Work task:
Produce a copy of every line in the records that holds the string "stage".
^^^^^^^^^^^^^^^^
**src/design/assert_macros.svh**
```systemverilog
// Assertion shorthands used by palette_hue_vote_core.
`ifndef ASSERT_MACROS_SVH
`define ASSERT_MACROS_SVH

// The consequent must hold in the same cycle as the antecedent.
`define ASSERT_IMPLY(label, clk, rst, ante, cons) \
  label: assert property (@(posedge clk) disable iff (rst) (ante) |-> (cons)) \
    else $error("implication check failed");

// The consequent must hold in the cycle after the antecedent.
`define ASSERT_NEXT(label, clk, rst, ante, cons) \
  label: assert property (@(posedge clk) disable iff (rst) (ante) |=> (cons)) \
    else $error("next-cycle check failed");

`endif

```
**src/design/phv_pkg.sv**
```systemverilog
`default_nettype none

package phv_pkg;

  // Field widths fixed by the pixel, result and configuration formats.
  localparam int HUE_W      = 8;
  localparam int ENTRY_W    = 3;
  localparam int VOTES_W    = 20;
  localparam int PCOUNT_W   = 4;
  localparam int CFG_DATA_W = 64;
  localparam int CFG_IDX_W  = 2;

  // Configuration register indexes.
  localparam logic [CFG_IDX_W-1:0] REG_PALETTE_HUES    = 2'd0;
  localparam logic [CFG_IDX_W-1:0] REG_PALETTE_COUNT   = 2'd1;
  localparam logic [CFG_IDX_W-1:0] REG_MATCH_THRESHOLD = 2'd2;
  localparam logic [CFG_IDX_W-1:0] REG_WHITE_VALUE_MIN = 2'd3;

  // Reset values of the thresholds.
  localparam logic [HUE_W-1:0] THRESHOLD_RESET = 8'd15;
  localparam logic [HUE_W-1:0] VALUE_MIN_RESET = 8'd100;

  // Priority link handed from cell to cell: the first cell that reaches a new
  // maximum claims the lead, and later cells see it as taken.
  typedef struct packed {
    logic               taken;
    logic [ENTRY_W-1:0] idx;
  } link_t;

endpackage

`default_nettype wire

```
**src/design/phv_cell.sv**
```systemverilog
`default_nettype none

module phv_cell
  import phv_pkg::*;
#(
  parameter int COUNT_WIDTH = 20,
  parameter int ENTRY_INDEX = 0
) (
  input  wire logic                   clk,
  input  wire logic                   rst,
  input  wire logic                   step,
  input  wire logic                   clear,
  input  wire logic                   pix_live,
  input  wire logic [HUE_W-1:0]       pix_hue,
  input  wire logic [HUE_W-1:0]       threshold,
  input  wire logic [HUE_W-1:0]       entry_hue,
  input  wire logic                   in_use,
  input  wire logic [COUNT_WIDTH-1:0] lead_votes,
  input  wire link_t                  link_in,
  output link_t                       link_out
);

  logic [COUNT_WIDTH-1:0] count;
  logic [HUE_W-1:0]       diff;
  logic                   match;
  logic                   saturated;
  logic                   hit;

  // Hue distance without wrap, and the vote decision for this entry.
  assign diff      = (entry_hue > pix_hue) ? (entry_hue - pix_hue) : (pix_hue - entry_hue);
  assign match     = pix_live && in_use && (diff <= threshold);
  assign saturated = (count == {COUNT_WIDTH{1'b1}});

  // A vote lifts this entry past the current maximum only from equal footing.
  assign hit = match && !saturated && (count == lead_votes);

  // Pass the lead claim on: the lowest hitting index keeps it.
  always_comb begin
    link_out.taken = link_in.taken || hit;
    link_out.idx   = link_in.taken ? link_in.idx : ENTRY_W'(ENTRY_INDEX);
  end

  // Saturating vote counter, cleared after the last pixel of a region.
  always_ff @(posedge clk) begin
    if (rst) begin
      count <= '0;
    end else if (step) begin
      if (clear) begin
        count <= '0;
      end else if (match && !saturated) begin
        count <= count + 1'b1;
      end
    end
  end

endmodule

`default_nettype wire

```
**src/design/palette_hue_vote_core.sv**
```systemverilog
// A region's last pixel is taken into the pixel register stage; its result is then loaded into the result register.
// Throughput: one pixel per cycle; all palette cells vote in the same cycle.
// Only a last pixel waits, and only while the previous result is still not taken.
// Reset (synchronous, active high) clears all vote counts and the leader, and
// sets the configuration to its defaults (threshold 15, white value minimum 100).
`default_nettype none

module palette_hue_vote_core
  import phv_pkg::*;
#(
  parameter int PALETTE_ENTRIES = 8,
  parameter int COUNT_WIDTH     = 20
) (
  input  wire logic                  clk,
  input  wire logic                  rst,
  // Configuration
  input  wire logic                  cfg_write,
  input  wire logic [CFG_IDX_W-1:0]  cfg_index,
  input  wire logic [CFG_DATA_W-1:0] cfg_data,
  // Pixel channel
  input  wire logic                  in_valid,
  output logic                       in_ready,
  input  wire logic [HUE_W-1:0]      hue,
  input  wire logic [HUE_W-1:0]      saturation,
  input  wire logic [HUE_W-1:0]      brightness,
  input  wire logic                  region_end,
  // Result channel
  output logic                       out_valid,
  input  wire logic                  out_ready,
  output logic                       found,
  output logic [ENTRY_W-1:0]         best_entry,
  output logic [VOTES_W-1:0]         best_votes
);

  `include "assert_macros.svh"

  localparam int HUES_W = PALETTE_ENTRIES * HUE_W;

  // Configuration registers.
  logic [HUES_W-1:0]   palette_hues;
  logic [PCOUNT_W-1:0] palette_count;
  logic [HUE_W-1:0]    match_threshold;
  logic [HUE_W-1:0]    white_value_min;

  always_ff @(posedge clk) begin
    if (rst) begin
      palette_hues    <= '0;
      palette_count   <= '0;
      match_threshold <= THRESHOLD_RESET;
      white_value_min <= VALUE_MIN_RESET;
    end else if (cfg_write) begin
      unique case (cfg_index)
        REG_PALETTE_HUES:    palette_hues    <= cfg_data[HUES_W-1:0];
        REG_PALETTE_COUNT:   palette_count   <= cfg_data[PCOUNT_W-1:0];
        REG_MATCH_THRESHOLD: match_threshold <= cfg_data[HUE_W-1:0];
        REG_WHITE_VALUE_MIN: white_value_min <= cfg_data[HUE_W-1:0];
      endcase
    end
  end

  // Pixel register stage: the white test is done on the way in.
  logic             s1_valid;
  logic             s1_last;
  logic             s1_live;
  logic [HUE_W-1:0] s1_hue;
  logic             out_free;
  logic             step;
  logic             in_xfer;
  logic             is_white;

  assign out_free = !out_valid || out_ready;
  assign step     = s1_valid && (!s1_last || out_free);
  assign in_ready = !s1_valid || step;
  assign in_xfer  = in_valid && in_ready;
  assign is_white = (hue <= match_threshold) && (saturation <= match_threshold) &&
                    (brightness >= white_value_min);

  always_ff @(posedge clk) begin
    if (rst) begin
      s1_valid <= 1'b0;
    end else if (in_xfer) begin
      s1_valid <= 1'b1;
    end else if (step) begin
      s1_valid <= 1'b0;
    end
  end

  always_ff @(posedge clk) begin
    if (in_xfer) begin
      s1_hue  <= hue;
      s1_live <= !is_white;
      s1_last <= region_end;
    end
  end

  // Leader state: lead_votes always equals the largest vote count.
  logic [COUNT_WIDTH-1:0] lead_votes;
  logic [ENTRY_W-1:0]     lead_idx;
  logic                   lead_valid;
  logic [COUNT_WIDTH-1:0] lead_votes_next;
  logic [ENTRY_W-1:0]     lead_idx_next;
  logic                   lead_valid_next;

  // Row of voting cells linked by the lead claim.
  link_t links [PALETTE_ENTRIES+1];

  assign links[0] = '{taken: 1'b0, idx: '0};

  for (genvar i = 0; i < PALETTE_ENTRIES; i++) begin : g_cell
    logic in_use;
    assign in_use = (palette_count > PCOUNT_W'(i));

    phv_cell #(
      .COUNT_WIDTH(COUNT_WIDTH),
      .ENTRY_INDEX(i)
    ) u_cell (
      .clk       (clk),
      .rst       (rst),
      .step      (step),
      .clear     (s1_last),
      .pix_live  (s1_live),
      .pix_hue   (s1_hue),
      .threshold (match_threshold),
      .entry_hue (palette_hues[i*HUE_W +: HUE_W]),
      .in_use    (in_use),
      .lead_votes(lead_votes),
      .link_in   (links[i]),
      .link_out  (links[i+1])
    );
  end

  // A claim at the end of the row raises the maximum by one.
  always_comb begin
    lead_votes_next = lead_votes;
    lead_idx_next   = lead_idx;
    lead_valid_next = lead_valid;
    if (links[PALETTE_ENTRIES].taken) begin
      lead_votes_next = lead_votes + 1'b1;
      lead_idx_next   = links[PALETTE_ENTRIES].idx;
      lead_valid_next = 1'b1;
    end
  end

  always_ff @(posedge clk) begin
    if (rst) begin
      lead_votes <= '0;
      lead_idx   <= '0;
      lead_valid <= 1'b0;
    end else if (step) begin
      if (s1_last) begin
        lead_votes <= '0;
        lead_idx   <= '0;
        lead_valid <= 1'b0;
      end else begin
        lead_votes <= lead_votes_next;
        lead_idx   <= lead_idx_next;
        lead_valid <= lead_valid_next;
      end
    end
  end

  // Vote count on the output saturates at the port width.
  logic [VOTES_W-1:0] votes_out;

  if (COUNT_WIDTH > VOTES_W) begin : g_votes_clip
    assign votes_out = (|lead_votes_next[COUNT_WIDTH-1:VOTES_W]) ?
                       {VOTES_W{1'b1}} : lead_votes_next[VOTES_W-1:0];
  end else begin : g_votes_ext
    assign votes_out = VOTES_W'(lead_votes_next);
  end

  // Result register; a waiting result does not hold up ordinary pixels.
  always_ff @(posedge clk) begin
    if (rst) begin
      out_valid <= 1'b0;
    end else if (step && s1_last) begin
      out_valid <= 1'b1;
    end else if (out_ready) begin
      out_valid <= 1'b0;
    end
  end

  always_ff @(posedge clk) begin
    if (step && s1_last) begin
      found      <= lead_valid_next;
      best_entry <= lead_idx_next;
      best_votes <= votes_out;
    end
  end

  // Consistency checks.
  `ASSERT_IMPLY(a_no_leader_no_votes, clk, rst, !lead_valid, lead_votes == '0)
  `ASSERT_IMPLY(a_stall_only_on_last, clk, rst, !in_ready, s1_valid && s1_last)
  `ASSERT_NEXT(a_region_end_clears, clk, rst, step && s1_last, !lead_valid)
  `ASSERT_NEXT(a_region_end_result, clk, rst, step && s1_last, out_valid)

endmodule

`default_nettype wire
```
^^^^^^^^^^^^^^^^
Answer:
// A region's last pixel is taken into the pixel register stage; its result is then loaded into the result register.
  // Pixel register stage: the white test is done on the way in.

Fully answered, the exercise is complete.